Главной темой научных анекдотов очень часто становятся черты характера ученых, например увлеченность своим делом, порождающая невероятную рассеянность. Один из друзей Эйнштейна рассказывал, как однажды зашел к нему в гости: жена оставила физика нянчиться с новорожденным сыном в их крохотной бернской квартире, и Эйнштейн одной рукой выписывал уравнения, а другой механически раскачивал колыбель, даже не вслушиваясь в доносящиеся оттуда истошные вопли. Историй такого рода про других светил науки не сосчитать. Вот, например, история про Нильса Бора, во всем и всегда идущего до конца. После лекции, движимый страстным желанием разобраться с задачей-головоломкой, он встретил на улице австрийского теоретика Эрвина Шрёдингера. Шрёдингер, измученный и разбитый простудой, хотел только одного — добраться до теплой кровати, но Бор шел за ним, не отступая ни на шаг, до самой спальни и всю ночь не прекращал беседу, плавно превратившуюся в монолог. А непрекращающаяся дискуссия Бора с Эйнштейном о квантовой теории прервалась только со смертью последнего и затронута в некоторых из приведенных здесь воспоминаний.
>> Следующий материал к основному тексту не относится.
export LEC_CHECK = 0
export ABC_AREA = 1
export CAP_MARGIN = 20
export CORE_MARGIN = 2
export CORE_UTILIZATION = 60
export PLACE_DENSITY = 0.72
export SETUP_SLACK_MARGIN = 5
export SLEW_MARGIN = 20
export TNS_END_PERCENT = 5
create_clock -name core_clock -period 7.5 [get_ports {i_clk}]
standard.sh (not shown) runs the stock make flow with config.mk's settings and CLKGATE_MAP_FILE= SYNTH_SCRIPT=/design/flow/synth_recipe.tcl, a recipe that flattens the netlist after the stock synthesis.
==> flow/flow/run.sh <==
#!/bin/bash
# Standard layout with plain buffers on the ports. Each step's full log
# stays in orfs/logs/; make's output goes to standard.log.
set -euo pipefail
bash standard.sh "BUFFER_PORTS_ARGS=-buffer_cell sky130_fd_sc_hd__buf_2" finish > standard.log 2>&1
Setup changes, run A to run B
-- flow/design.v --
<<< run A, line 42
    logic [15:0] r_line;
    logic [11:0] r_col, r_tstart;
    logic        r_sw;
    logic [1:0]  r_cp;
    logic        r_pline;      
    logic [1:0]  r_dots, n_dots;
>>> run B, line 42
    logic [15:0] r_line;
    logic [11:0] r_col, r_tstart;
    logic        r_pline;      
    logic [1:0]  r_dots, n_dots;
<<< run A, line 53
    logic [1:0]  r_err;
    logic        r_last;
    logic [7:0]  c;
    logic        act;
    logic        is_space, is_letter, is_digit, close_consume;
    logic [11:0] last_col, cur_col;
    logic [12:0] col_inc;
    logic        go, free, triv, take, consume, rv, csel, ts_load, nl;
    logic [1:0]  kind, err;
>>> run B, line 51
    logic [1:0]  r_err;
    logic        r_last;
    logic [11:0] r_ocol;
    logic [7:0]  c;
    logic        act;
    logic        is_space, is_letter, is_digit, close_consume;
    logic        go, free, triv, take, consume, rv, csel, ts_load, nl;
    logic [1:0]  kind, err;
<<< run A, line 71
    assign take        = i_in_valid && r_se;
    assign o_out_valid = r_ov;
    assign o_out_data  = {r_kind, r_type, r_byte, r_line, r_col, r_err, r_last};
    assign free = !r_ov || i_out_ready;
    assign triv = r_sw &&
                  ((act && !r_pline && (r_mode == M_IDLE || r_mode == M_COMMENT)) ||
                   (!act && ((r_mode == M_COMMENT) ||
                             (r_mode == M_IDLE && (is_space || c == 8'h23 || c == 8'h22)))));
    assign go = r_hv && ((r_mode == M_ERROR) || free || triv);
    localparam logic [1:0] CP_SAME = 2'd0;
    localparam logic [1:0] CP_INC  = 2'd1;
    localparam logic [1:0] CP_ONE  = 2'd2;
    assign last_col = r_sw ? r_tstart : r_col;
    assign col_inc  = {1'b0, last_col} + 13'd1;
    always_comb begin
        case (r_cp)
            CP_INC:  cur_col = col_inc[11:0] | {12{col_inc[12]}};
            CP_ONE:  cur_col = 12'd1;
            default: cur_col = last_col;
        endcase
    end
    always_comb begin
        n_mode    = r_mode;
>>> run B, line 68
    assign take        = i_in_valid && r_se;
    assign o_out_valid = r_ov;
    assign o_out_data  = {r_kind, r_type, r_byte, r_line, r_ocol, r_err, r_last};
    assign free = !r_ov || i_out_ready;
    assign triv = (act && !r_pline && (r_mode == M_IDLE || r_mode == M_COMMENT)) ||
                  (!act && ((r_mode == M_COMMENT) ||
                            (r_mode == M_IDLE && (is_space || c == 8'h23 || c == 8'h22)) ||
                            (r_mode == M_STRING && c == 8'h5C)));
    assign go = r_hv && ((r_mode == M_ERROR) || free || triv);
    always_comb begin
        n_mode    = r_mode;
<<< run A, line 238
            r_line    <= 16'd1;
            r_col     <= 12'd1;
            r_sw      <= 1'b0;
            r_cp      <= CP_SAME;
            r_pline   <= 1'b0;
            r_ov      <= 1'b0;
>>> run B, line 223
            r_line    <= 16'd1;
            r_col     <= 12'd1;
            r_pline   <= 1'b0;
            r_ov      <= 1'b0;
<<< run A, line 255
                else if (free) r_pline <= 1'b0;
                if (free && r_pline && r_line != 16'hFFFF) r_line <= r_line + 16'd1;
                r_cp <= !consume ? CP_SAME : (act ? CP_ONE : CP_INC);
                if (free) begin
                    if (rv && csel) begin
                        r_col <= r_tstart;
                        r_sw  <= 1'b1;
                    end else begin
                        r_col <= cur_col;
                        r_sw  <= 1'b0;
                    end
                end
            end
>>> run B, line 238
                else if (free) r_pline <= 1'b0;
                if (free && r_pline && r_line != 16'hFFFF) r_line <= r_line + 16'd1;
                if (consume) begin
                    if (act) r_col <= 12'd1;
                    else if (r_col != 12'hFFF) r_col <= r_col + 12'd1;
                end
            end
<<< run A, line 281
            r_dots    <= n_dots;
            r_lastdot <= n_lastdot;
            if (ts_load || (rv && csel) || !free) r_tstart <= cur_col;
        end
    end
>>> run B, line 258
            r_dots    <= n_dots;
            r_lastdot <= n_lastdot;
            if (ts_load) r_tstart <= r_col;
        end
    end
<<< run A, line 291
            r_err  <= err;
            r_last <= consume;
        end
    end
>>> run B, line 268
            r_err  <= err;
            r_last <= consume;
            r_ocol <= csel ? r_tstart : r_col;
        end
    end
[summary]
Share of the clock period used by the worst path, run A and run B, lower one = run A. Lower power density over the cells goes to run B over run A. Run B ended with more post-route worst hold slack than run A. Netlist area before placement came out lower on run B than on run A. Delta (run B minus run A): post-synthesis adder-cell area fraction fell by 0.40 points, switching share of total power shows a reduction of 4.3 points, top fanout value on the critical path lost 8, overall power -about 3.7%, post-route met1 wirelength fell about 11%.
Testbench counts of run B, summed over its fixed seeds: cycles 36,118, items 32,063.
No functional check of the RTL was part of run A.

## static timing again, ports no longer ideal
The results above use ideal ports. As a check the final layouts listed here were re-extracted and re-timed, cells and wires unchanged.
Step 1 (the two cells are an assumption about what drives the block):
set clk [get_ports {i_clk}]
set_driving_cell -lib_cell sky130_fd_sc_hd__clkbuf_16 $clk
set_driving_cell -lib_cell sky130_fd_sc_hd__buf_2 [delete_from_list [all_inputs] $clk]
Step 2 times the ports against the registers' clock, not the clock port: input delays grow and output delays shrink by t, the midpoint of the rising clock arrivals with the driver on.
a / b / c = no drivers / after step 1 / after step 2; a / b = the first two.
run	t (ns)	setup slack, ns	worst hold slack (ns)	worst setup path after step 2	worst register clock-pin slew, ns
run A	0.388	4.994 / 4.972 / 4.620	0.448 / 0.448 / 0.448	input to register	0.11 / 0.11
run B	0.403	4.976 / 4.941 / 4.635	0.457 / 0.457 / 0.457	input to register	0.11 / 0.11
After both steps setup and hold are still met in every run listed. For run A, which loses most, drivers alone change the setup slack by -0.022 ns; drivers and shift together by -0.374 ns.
Background: an optimization exercise with open tools, aiming at small area. Do not read the settings as production practice. In this exercise RTL edits were held to simulation tests only and were not proved equivalent to the original. No activity file was given, so power comes from the tool's default toggle rates.

==> flow/design.v <==
package rv_isa_pkg;
    typedef logic [32-1:0]    word_t;      
    typedef logic [5-1:0] shamt_t;     
    typedef enum logic [4:0] {
        OP_ADD   = 5'd0,
        OP_SUB   = 5'd1,
        OP_SLL   = 5'd2,
        OP_SLT   = 5'd3,
        OP_SLTU  = 5'd4,
        OP_XOR   = 5'd5,
        OP_SRL   = 5'd6,
        OP_SRA   = 5'd7,
        OP_OR    = 5'd8,
        OP_AND   = 5'd9,
        OP_LUI   = 5'd10,
        OP_AUIPC = 5'd11,
        OP_JAL   = 5'd12,
        OP_JALR  = 5'd13,
        OP_BEQ   = 5'd14,
        OP_BNE   = 5'd15,
        OP_BLT   = 5'd16,
        OP_BGE   = 5'd17,
        OP_BLTU  = 5'd18,
        OP_BGEU  = 5'd19,
        OP_MEM   = 5'd20      
    } exec_op_e;
endpackage
package exec_pipe_pkg;
    typedef struct packed {
        logic eq;      
        logic lt;      
        logic ltu;     
    } cmp_flags_t;
endpackage
module exec_alu (
    input  rv_isa_pkg::exec_op_e      req_op,
    input  logic                      req_use_imm,
    input  rv_isa_pkg::word_t         req_rs1,
    input  rv_isa_pkg::word_t         req_rs2,
    input  rv_isa_pkg::word_t         req_imm,
    input  rv_isa_pkg::word_t         req_pc,
    output rv_isa_pkg::word_t         alu_result,
    output exec_pipe_pkg::cmp_flags_t flags
);
    rv_isa_pkg::word_t  op_b;
    rv_isa_pkg::word_t  add_a;
    rv_isa_pkg::word_t  add_b;
    logic               add_sub;
    rv_isa_pkg::word_t  add_sum;
    rv_isa_pkg::shamt_t shamt;
    rv_isa_pkg::word_t  shl;
    rv_isa_pkg::word_t  shr;
    logic               cmp_lt;
    logic               cmp_ltu;
    assign op_b = req_use_imm ? req_imm : req_rs2;
    assign add_sub = (req_op == rv_isa_pkg::OP_SUB);
    assign add_a   = (req_op == rv_isa_pkg::OP_AUIPC) ? req_pc : req_rs1;
    always_comb begin
        if (req_op == rv_isa_pkg::OP_AUIPC || req_op == rv_isa_pkg::OP_MEM) begin
            add_b = req_imm;
        end else begin
            add_b = op_b;
        end
    end
    assign add_sum = add_a + (add_sub ? ~add_b : add_b) + rv_isa_pkg::word_t'(add_sub);
    assign shamt = op_b[5-1:0];     
    assign shl   = req_rs1 << shamt;
    always_comb begin
        if (req_op == rv_isa_pkg::OP_SRA) begin
            shr = $signed(req_rs1) >>> shamt;     
        end else begin
            shr = req_rs1 >> shamt;
        end
    end
    assign cmp_lt  = $signed(req_rs1) < $signed(op_b);
    assign cmp_ltu = req_rs1 < op_b;
    assign flags.eq  = (req_rs1 == op_b);
    assign flags.lt  = cmp_lt;
    assign flags.ltu = cmp_ltu;
    always_comb begin
        case (req_op)
            rv_isa_pkg::OP_ADD,
            rv_isa_pkg::OP_SUB,
            rv_isa_pkg::OP_AUIPC,
            rv_isa_pkg::OP_MEM:   alu_result = add_sum;
            rv_isa_pkg::OP_SLL:   alu_result = shl;
            rv_isa_pkg::OP_SRL,
            rv_isa_pkg::OP_SRA:   alu_result = shr;
            rv_isa_pkg::OP_SLT:   alu_result = rv_isa_pkg::word_t'(cmp_lt);
            rv_isa_pkg::OP_SLTU:  alu_result = rv_isa_pkg::word_t'(cmp_ltu);
            rv_isa_pkg::OP_XOR:   alu_result = req_rs1 ^ op_b;
            rv_isa_pkg::OP_OR:    alu_result = req_rs1 | op_b;
            rv_isa_pkg::OP_AND:   alu_result = req_rs1 & op_b;
            rv_isa_pkg::OP_LUI:   alu_result = req_imm;     
            default:              alu_result = '0;          
        endcase
    end
endmodule
module exec_branch (
    input  rv_isa_pkg::exec_op_e      req_op,
    input  logic                      req_ins_c,
    input  rv_isa_pkg::word_t         req_rs1,
    input  rv_isa_pkg::word_t         req_imm,
    input  rv_isa_pkg::word_t         req_pc,
    input  exec_pipe_pkg::cmp_flags_t flags,
    output logic                      ctrl_is_ctrl,
    output logic                      ctrl_taken,
    output rv_isa_pkg::word_t         ctrl_target,
    output rv_isa_pkg::word_t         ctrl_link
);
    rv_isa_pkg::word_t tgt_base;
    rv_isa_pkg::word_t insn_len;
    always_comb begin
        ctrl_is_ctrl = 1'b1;
        case (req_op)
            rv_isa_pkg::OP_BEQ:  ctrl_taken = flags.eq;
            rv_isa_pkg::OP_BNE:  ctrl_taken = ~flags.eq;
            rv_isa_pkg::OP_BLT:  ctrl_taken = flags.lt;
            rv_isa_pkg::OP_BGE:  ctrl_taken = ~flags.lt;
            rv_isa_pkg::OP_BLTU: ctrl_taken = flags.ltu;
            rv_isa_pkg::OP_BGEU: ctrl_taken = ~flags.ltu;
            rv_isa_pkg::OP_JAL,
            rv_isa_pkg::OP_JALR: ctrl_taken = 1'b1;     
            default: begin
                ctrl_is_ctrl = 1'b0;
                ctrl_taken   = 1'b0;
            end
        endcase
    end
    assign tgt_base    = (req_op == rv_isa_pkg::OP_JALR) ? req_rs1 : req_pc;
    assign ctrl_target = tgt_base + req_imm;
    assign insn_len  = req_ins_c ? rv_isa_pkg::word_t'(2)
                                 : rv_isa_pkg::word_t'(4);
    assign ctrl_link = req_pc + insn_len;     
endmodule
Столь целеустремленный поиск научной истины многих приводил к самоубийственной (или просто убийственной) утрате контакта с реальностью. Бертран Рассел однажды заметил, что если бы его коллега, математик Годфри Гарольд Харди, смог с помощью своих уравнений предсказать его, Рассела, скоропостижную смерть и узнать, что предсказания эти оказались верны, то удовлетворение от собственной правоты перевесило бы для Харди скорбь от ухода друга в мир иной. Именно такое страстное отношение к науке стало для многих причиной смерти в результате экспериментов над собой и иногда — над другими. Известный биолог-эволюционист Уильям Хамильтон, погибший в 2000 году во время экспедиции в джунглях Конго, имел привычку засовывать руку в каждое углубление в земле — так он проверял, не прячется ли там кто. (Стоит сказать, что у биолога на правой руке и прежде не хватало нескольких фаланг пальцев — но это был результат его детских опытов со взрывчаткой.) Стоило Хамильтону наткнуться на гнездо насекомых, первым делом он стучал по нему палкой и глядел, что выйдет. Автор некролога вспоминал, что только раз наблюдал его бегство от живых существ — это случилось, когда Хамильтон разворошил улей пчел-убийц.